Today, Hewlett-Packard announced that its CEO, Mark Hurd, will step down from his role and leave the company in the wake of sexual misconduct allegations.
Hurd has been widely praised for his role in refocusing HP after the tenure of Carly Fiorina and an internal spying scandal under her successor; after those periods of turmoil, Hurd's five year tenure has seen the company develop into a consistent profit maker and leader in global PC sales. The CEO position will be filled by HP's CFO, Cathie Lesjak, who has announced that she will only serve until a successor can be named.

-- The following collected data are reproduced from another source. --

[config.mk]
export PLATFORM = sky130hd
export DESIGN_NAME = tdm_demux4
export DESIGN_NICKNAME = d
export VERILOG_FILES = /design/src/rtl/tdm_demux4.sv
export SDC_FILE = /design/constraint.sdc
export NUM_CORES = 1
export LEC_CHECK = 0
export ABC_AREA = 1
export BUFFER_PORTS_ARGS = -buffer_cell sky130_fd_sc_hd__buf_4
export CAP_MARGIN = 0
export CORE_MARGIN = 2
export CORE_UTILIZATION = 40
export DETAILED_ROUTE_END_ITERATION = 10
export PLACE_DENSITY = 0.72
export SYNTH_ARGS = -nofsm -noshare
export SYNTH_HDL_FRONTEND = slang
export SYNTH_SLANG_ARGS = --single-unit
[constraint.sdc]
create_clock -name clk -period 1.2 [get_ports clk]
set_input_delay 0.24 -clock clk [delete_from_list [all_inputs] [get_ports clk]]
set_output_delay 0.24 -clock clk [all_outputs]
set_load 0.05 [all_outputs]
[src/rtl/tdm_demux4.sv]
// rtl/tdm_demux4.sv - TDM receive demux: 1-bit serial slots to aligned 4-bit frames
// Hunt/locked framing with flywheel over missed syncs and misplaced-sync reporting.
module tdm_demux4 #(
  parameter int MISS_MAX = 2
) (
  input  logic       clk,
  input  logic       rst,
  input  logic       d,
  input  logic       sync,
  input  logic       en,
  output logic [3:0] y,
  output logic       valid,
  output logic [1:0] s,
  output logic       lock,
  output logic       err
);

  typedef enum logic {HUNT, LOCKED} state_t;

  localparam logic [2:0] MISS_LIM = 3'(MISS_MAX);

  state_t     state, state_n;
  logic [3:0] sh, sh_n, y_n;
  logic [1:0] s_n, k;
  logic [2:0] miss, miss_n, miss_inc;
  logic       valid_n, err_n, take;

  always_ff @(posedge clk) begin
    if (rst) begin
      state <= HUNT;
      sh    <= '0;
      y     <= '0;
      s     <= '0;
      miss  <= '0;
      valid <= 1'b0;
      err   <= 1'b0;
    end else begin
      state <= state_n;
      sh    <= sh_n;
      y     <= y_n;
      s     <= s_n;
      miss  <= miss_n;
      valid <= valid_n;
      err   <= err_n;
    end
  end

  always_comb begin
    state_n  = state;
    sh_n     = sh;
    y_n      = y;
    s_n      = s;
    miss_n   = miss;
    valid_n  = 1'b0;
    err_n    = 1'b0;
    take     = 1'b0;
    k        = s;
    miss_inc = miss + 3'd1;

    case (state)
      HUNT: begin
        if (en && sync) begin
          take    = 1'b1;
          k       = 2'd0;
          state_n = LOCKED;
          miss_n  = '0;
        end
      end
      LOCKED: begin
        if (en) begin
          if (sync) begin
            // A sync away from slot 0 realigns; the s=1 restart forces slots 1..2 to be rewritten.
            take   = 1'b1;
            k      = 2'd0;
            miss_n = '0;
            err_n  = (s != 2'd0);
          end else if (s != 2'd0) begin
            take = 1'b1;
            k    = s;
          end else if (miss_inc < MISS_LIM) begin
            take   = 1'b1;
            k      = 2'd0;
            miss_n = miss_inc;
          end else begin
            state_n = HUNT;
            s_n     = 2'd0;
            miss_n  = '0;
          end
        end
      end
      default: state_n = HUNT;
    endcase

    if (take) begin
      sh_n[k] = d;
      s_n     = k + 2'd1;
      if (k == 2'd3) begin
        y_n     = {d, sh[2:0]};
        valid_n = 1'b1;
      end
    end
  end

  assign lock = (state == LOCKED);

endmodule

* Word-level counts from Yosys, hierarchy flattened
Cells that the tools add are included.
** Storage, ports and cells
- Output and inout port bits :: 9
- Flip-flop bits (word level) :: 16
- Latch bits :: 0
- Memory bits (writable) :: 0
- ROM bits :: 0
- Word-level logic and storage cells :: 63
- Bits of input ports :: 5
- Memories kept :: 0
** Operators by class
- Shift-type cells :: 0
- Equality and inequality tests :: 7
- Add/subtract/negate cells :: 2
- Reduce and logical (&&, ||, !) cells :: 10
- Mux-type cells :: 30
- Multipliers :: 0
- Divide/modulo/power cells :: 0
- Magnitude comparators :: 3
- Bitwise gates (word level) :: 4
** Operator list (count)
- $mux W2 :: 11
- $mux W3 :: 5
- $mux W1 :: 8
- $ne A2 B2 Y1 const B :: 4
- $pmux W3 S2 :: 1
- $reduce_bool A2 Y1 :: 3
- $reduce_and A5 Y1 :: 1
- $bwmux W4 :: 1
- $not A1 Y1 :: 4
- $pmux W1 S2 :: 2
- $pmux W2 S2 :: 1
- $reduce_or A4 Y1 :: 1
- $add A3 B1 Y3 const B :: 1
- $lt A2 B3 Y1 const B :: 1
- $lt A3 B2 Y1 const B :: 1
- $ne A3 B3 Y1 const B :: 1
- $reduce_and A3 Y1 :: 1
- $add A2 B1 Y2 const B :: 1
- $demux W1 S2 :: 1
- $eq A2 B2 Y1 const B :: 1
- $ge A2 B1 Y1 const B :: 1
- $logic_and A1 B1 Y1 :: 2
- $ne A2 B1 Y1 const B :: 1
- $reduce_and A2 Y1 :: 1
- $reduce_or A2 Y1 :: 1

* Longest topological paths before layout
Gate-level depths: netlist (run 1).
- Depth after elaboration :: 12
- Depth in mapped cells :: 10
- Mapped depth without buffers :: 10

* Worst setup path before layout (run 1)
Ideal clock, no wire load.
- Path kind :: reg-to-reg
- Start :: register s[0]
- End :: register s[1]
- Slack :: -0.380 ns
- Arrival :: 1.510 ns
- Cell stages (with the launch flop) :: 8
- Path buffers :: 0
- Setup time :: 0.070 ns
- Required time :: 1.130 ns
- Period minus slack after synthesis :: 1.580 ns
- Cell sequence :: dfxtp_1 -> inv_1 -> nor2_1 -> inv_1 -> ha_1 -> inv_1 -> nand2_2 -> a21oi_1
** Between the ends
- Longest elaborated chain between the ends :: 7
- Elaborated cells between the ends (all ways) :: 19
- Classes of those cells :: add/sub (1); eq/ne (3); mux (11); reduce/logical (4)
** RTL lines
- start: declaration :: line 13 : output logic [1:0] s,
- start signal: assignment :: line 41 : s <= s_n;
- $mux W2 or $reduce_bool A2 Y1 (tied branches) :: line 80, 77
- $mux W2 or $mux W1 (tied branches) :: line 77 : end else if (s != 2'd0) begin
- $mux W2 or $mux W1 (tied branches) :: line 71 : if (sync) begin
- $mux W2 or $mux W1 (tied branches) :: line 70 : if (en) begin
- $pmux W2 S2 or $pmux W1 S2 (tied branches) :: line 60 : case (state)
- $add A2 B1 Y2, or another cell as far along :: line 96 : s_n = k + 2'd1;
- $mux W2 or $reduce_and A5 Y1 (tied branches)
Several ways; a longest one is shown, not always the timed one.
A chain may end at the register's enable or synchronous reset.

* Worst setup path in the final report (run 1)
- Start :: register miss[1]
- End :: register sh[0]
** Between the ends
- Longest elaborated chain between the ends :: 12
- Elaborated cells between the ends (all ways) :: 18
- Classes of those cells :: add/sub (1); order compare (3); mux (13); reduce/logical (1)
** RTL lines
- start: declaration :: line 25 : logic [2:0] miss, miss_n, miss_inc;
- start signal: assignment :: line 42 : miss <= miss_n;
- $add A3 B1 Y3 (*) :: line 58 : miss_inc = miss + 3'd1;
- $lt A3 B2 Y1 (*) :: line 80 : end else if (miss_inc < MISS_LIM) begin
- $mux W2 :: line 80
- $mux W2 :: line 77
- $mux W2 :: line 71
- $mux W2 :: line 70
- $pmux W2 S2 :: line 60
- $lt A2 B3 Y1 (implied by the code) or $ge A2 B1 Y1 (tied branches) :: line 95 : sh_n[k] = d;
- $logic_and A1 B1 Y1 (implied by the code) :: line 95
- $mux W1 (implied by the code) :: line 95
- $demux W1 S2 :: line 95
- $bwmux W4 :: line 95
- end signal: assignment :: line 39 : sh <= sh_n;
- end: declaration :: line 23 : logic [3:0] sh, sh_n, y_n;
Every way passes the cells marked *; elsewhere a longest branch is shown, timed or not.

==> impl_metrics.ini, run 1 <==
[status]
status = finished with violations
violations = negative setup slack

[layout]
syn2layout_area_growth_pct = 53.7
finalInstanceArea_mm2 = 0.00111
num-fill-cells = 147
n_antenna_cell = 0
fin_nets = 136
drive_above_1_share_pct = 49.6

[yosys]
synthTopCellsByArea = dfxtp_1, nand2_1, ha_1, inv_1, a21oi_1
yosysSeqAreaShare_pct = 41.7
synth_edf_count = 0
synth_top_flop_cell = dfxtp_1
syn_avg_cell_area_um2 = 7.27
synth_common_cells = nand2_1, inv_1, dfxtp_1
syn_area_um2 = 719
syn_inst = 99
async_flop_share_pct = 0
syn-num-nets = 109
synth_cell_types = 16
ys_ff_latch = 15
yosysTopAreaCell = dfxtp_1
synth_most_common_cell = nand2_1
ys.warnings.count = 0
yosysTopAreaCellShare_pct = 41.7

[place]
placed_area_um2 = 971
hpwl_um = 1090
io_buffers = 13
place_congestion = 0.822
dpl_worst_slack_ns = -0.251

[critical_path]
worstPathArrival_ns = 1.45
cp_cell_sequence = ha_4 > inv_2 > nand3_4 > nand2_4 > nand2_8 > nand2_4 > nand3_1 > nand2_1 > nor2_1
path_class = reg -> reg
required_ns = 1.37
start_kind = flop
critPathMaxFanout = 4
cp-end-kind = flop
max_stage_delay_ns = 0.34
cp_common_cell = nand2_4
cpMaxStageDelayCell = dfxtp_2

[sta]
fin_skew_ns = 0.00384
tns_ns = -0.605
finalSetupViolations = 12
grt_setup_unrepaired = true
fmax_mhz = 783
fin_ws_ns = -0.0767
period_minus_slack_ns = 1.28
layout_worst_path_cycle_share_pct = 106
slew_violations = 0
worst_pin_slew_ns = 0.313
holdWs_ns = 0.150
relSlewSlack_pct = 79.1
hold_viol = 0

[route]
routedWlPerCell_um = 10.4
dr.pass1.iters = 4
drc = 0
drtAntennaViolNets = 0
routed_wl_um = 1560
vias = 704
via_per_inst = 4.69
drtIter0Drc = 7

[pwr]
p_per_area_mw_per_mm2 = 946
power.leakage_nw = 0.498
total_power_mw = 1.05
vdd_drop_max_uv = 608

[floorplan]
die-height_um = 46.4
coreArea_mm2 = 0.00171
dieWidth_um = 46.4
rows = 15
dieArea_mm2 = 0.00215
num_io_pins = 14
initial_utilization_pct = 42.1

[clock_tree]
clk_latency_ns = 0.27
cts_tree = built
clk_pin_slew_ns = 0.09
clock-root-buffer = clkbuf_4
htree_levels = 1
postCtsHoldBufs = 0
post-cts-setup-buffer-count = 0
cts_buffers = 3
cts_sinks = 15
clk_path_buf_depth = 2

[global_route]
overflow = 0
grt_max_degree = 12
antenna_found_initial = 0
grt_pass1_wl_um = 2400
first_global_vias = 597
track_usage_pct = 16.1

[worst_hold_path]
hold_class = in -> reg

[run]
max_cap_violations = 0
repair_timing:
action                                  4_1_cts  5_1_grt
resized for setup                             6       12
pin swaps                                     2        5
endpoints found under the setup margin       11       12
gates cloned                                  1        1
final timing paths:
| kind | startpoint | end | slack (ns) | depth (start not counted) |
|---|---|---|---|---|
| max reg2reg | miss[1]$_SDFFE_PP0P_ | sh[0]$_SDFFE_PP0P_ | -0.08 | 9 |
| max | miss[1]$_SDFFE_PP0P_ | sh[0]$_SDFFE_PP0P_ | -0.08 | 9 |
| min reg2reg | miss[1]$_SDFFE_PP0P_ | miss[1]$_SDFFE_PP0P_ | 0.47 | 2 |
| min | rst | s[0]$_SDFFE_PP0P_ | 0.15 | 2 |
kinds of logic (layout without fill, tap and decap cells):
group                      count (synthesis)  in the layout  synth area share (%)
AOI/OAI and AO/OA                         13             13                  9.57
DFF                                       15             15                  41.7
and+or+nand+nor                           47             49                  28.9
buffers and inverters                     19             43                  11.1
adders and majority gates                  5              5                  8.70
layout by cell type (no fill, tap or decap), drive strengths merged:
master and n:
nand2 24, buf 23, inv 16, dfxtp 15
nor2 13, a21oi 10, nand3 9, ha 5
clkbuf 4, o21ai 2, nor3 2, or2 1
o221ai 1
layout make-up:
cell class,count,area [um^2],area share (%)
multi-input combinational,67,498,45.0
clock buffer,4,26.3,2.38
inverter,16,60.1,5.43
timing repair buffer,23,176,16.0
tap,25,31.3,2.83
sequential,15,314,28.4
flip-flops by register name (all words and copies together) (netlist names):
name   cells
lock       1
err        1
valid      1
miss       3
s          2
y          4
sh         3
report_power, final:
part	total [mW]	internal (mW)	switching (mW)
clock network	0.278	0.129	0.149
logic	0.247	0.0983	0.148
registers	0.522	0.511	0.0113
total	1.05	0.738	0.309
per-stage QoR:
stage               util [%]  std cells
global route            64.8        150
detailed placement      56.8        144
global placement        56.8        144
CTS                     61.2        149
finish                  64.8        150
floorplan                  -         99
worst max-delay path, delay by kind of cell, from the launching register on:
kind	cells	cell delay [ns]
buffers and inverters	1	0.07
DFF	1	0.34
adders and majority gates	1	0.23
and+or+nand+nor	7	0.54
metal layers:
layer  GRT usage (%)  wire (um)
met2            26.9        794
met4            8.57         13
met5               0          0
met1            18.6        688
met3            3.92         64
Note: power is estimated with default switching activity, not from simulation.
==> run 2: changes to the inputs <==
--- a/constraint.sdc
+++ b/constraint.sdc
@@ -3,2 +3,2 @@
 set_output_delay 0.24 -clock clk [all_outputs]
-set_load 0.05 [all_outputs]
+set_load 0.02 [all_outputs]
==> impl_metrics.ini, run 2 (synthesized netlist as in run 1, its figures left out) <==
[layout]
n_antenna_cell = 0
drive_above_1_share_pct = 49.6
largest-register = y
utilization_pct = 64.9
fin_nets = 138
syn2layout_area_growth_pct = 54.1
reg_top3 = y: 4 flops, miss: 3 flops, sh: 3 flops
stdcell_count = 152
layout_common_cells = buf_4, nand2_1, inv_1
largest_reg_flops = 4
final_common_cell = buf_4

[floorplan]
die-height_um = 46.4
dieWidth_um = 46.4
rows = 15
initial_utilization_pct = 42.1
coreArea_mm2 = 0.00171
dieArea_mm2 = 0.00215
num_io_pins = 14

[pwr]
vdd_drop_max_uv = 647
power.leakage_nw = 0.497
p_per_area_mw_per_mm2 = 948

[global_route]
overflow = 0
first_global_vias = 646
grt_pass1_wl_um = 2770
track_usage_pct = 18.3
antenna_found_initial = 0
grt_max_degree = 12

[route]
dr.pass1.iters = 3
drc = 0
routedWlPerCell_um = 11.4
drtAntennaViolNets = 0
routed_wl_um = 1730
via_per_inst = 4.67
drtIter0Drc = 5
vias = 710

[clock_tree]
clk_pin_slew_ns = 0.10
cts_sinks = 15
cts_buffers = 3
clk_latency_ns = 0.28
htree_levels = 1
postCtsHoldBufs = 0
clk_path_buf_depth = 2
cts_tree = built
clock-root-buffer = clkbuf_4

[sta]
period_minus_slack_ns = 1.34
slew_violations = 0
finalSetupViolations = 11
worst_pin_slew_ns = 0.345
hold_viol = 0
relSlewSlack_pct = 77.0
fmax_mhz = 744
fin_ws_ns = -0.144
grt_setup_unrepaired = true
layout_worst_path_cycle_share_pct = 112
fin_skew_ns = 0.00534

[critical_path]
critPathMaxFanout = 8
required_ns = 1.38
cp-end-kind = flop
start_kind = flop
worstPathArrival_ns = 1.53
path_class = reg -> reg

[worst_hold_path]
hold_class = in -> reg

[place]
hpwl_um = 1020
place_congestion = 0.739
dp.cells = 144
io_buffers = 13

[run]
max_cap_violations = 0

[status]
violations = negative setup slack
status = finished with violations
==> run 2: changes by cell type in the layout (fill, tap and decap cells not counted), moves of 2 or more <==
cell / delta
nor2_2: -2
dfxtp_1: +2
a21oi_2: -3
dfxtp_4: -3
nand3_2: +6
a21oi_1: +2
buf_4: +3
nand3_1: -5
==> run 2: area by class of cell <==
cell class	instances	area (um^2)
well taps	25	31.3
multi-input cells	67	498
clock inverters	1	5.00
flip-flops and latches	15	304
inverters	16	60.1
repair buffers	25	188
fillers	142	599
clock buffers	3	22.5
==> run 2: path summary, 6_finish.rpt <==
path | cells after the start | end | slack [ns] | startpoint
max | 8 | y[0]$_SDFFE_PP0P_ | -0.14 | s[0]$_SDFFE_PP0P_
min | 2 | s[0]$_SDFFE_PP0P_ | 0.15 | rst
max reg2reg | 8 | y[0]$_SDFFE_PP0P_ | -0.14 | s[0]$_SDFFE_PP0P_
min reg2reg | 2 | miss[2]$_SDFFE_PP0P_ | 0.46 | miss[2]$_SDFFE_PP0P_
==> run 2: critical path: stages, from the launching register on <==
cell and delay [ns]:
dfxtp_2 0.33, inv_1 0.12, nand2_1 0.11, nor2_1 0.12, nand2_2 0.09, nand2_4 0.15, nand2_8 0.10, a21oi_1 0.17
nor2_1 0.06
==> run 2: power breakdown <==
part | switching, mW | internal [mW]
clock network | 0.170 | 0.123
logic | 0.133 | 0.0996
registers | 0.0120 | 0.514
==> run 2: per-layer routing <==
layer | wire length [um] | global-route usage, % | vias up
li1 | - | - | 367
met1 | 732 | 23.7 | 332
met2 | 930 | 30.6 | 9
met3 | 53 | 3.53 | 2
met4 | 12 | 5.14 | 0
met5 | 0 | 0 | -
==> run 2: repair_timing <==
item	4_1_cts	5_1_grt
gates cloned	2	0
setup endpoints to repair	12	12
gates resized for setup	20	10
pin swaps	7	10
buffers inserted	1	1
==> run 2: stage by stage <==
stage / hold WS (ns) / cell area (um^2) / total power, mW / setup slack, ns / setup TNS (ns)
after floorplan: 0.302 / 728 / 0.637 / -0.0928 / -0.826
after global placement: 0.438 / 912 / 0.697 / -0.167 / -1.48
after detailed placement: 0.447 / 912 / 0.700 / -0.189 / -1.82
after CTS: 0.150 / 1060 / 1.04 / -0.0993 / -0.800
after global routing: 0.134 / 1110 / 1.10 / -0.207 / -1.76
final: 0.148 / 1110 / 1.05 / -0.144 / -0.902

Although HP's return to the top of the PC leaderboard may have grabbed the headlines, other changes have probably had a more significant impact on the company's stability and profitability. Some strategic acquisitions have allowed the company to offer vertically integrated solutions and develop its consulting business along the lines of IBM's. The company isn't always on top of everything—witness its confusing flirtations with Windows 7, Palm's WebOS, and Android for various consumer products—but these situations have been the exception under Hurd's management.
His business acumen, however, couldn't protect him from some personal issues, namely a charge that he was involved with the sexual harassment of a contractor. HP states that an investigation by an outside counsel cleared Hurd when it comes to HP's sexual harassment policy, but decided that he had breached its Standards of Business Conduct. HP seems to take these things seriously, given that it has a link on its homepage that lets people notify the company of "Ethics Concerns & Questions."
HP's board has set up a committee to find a permanent replacement. No other management changes are planned at this time.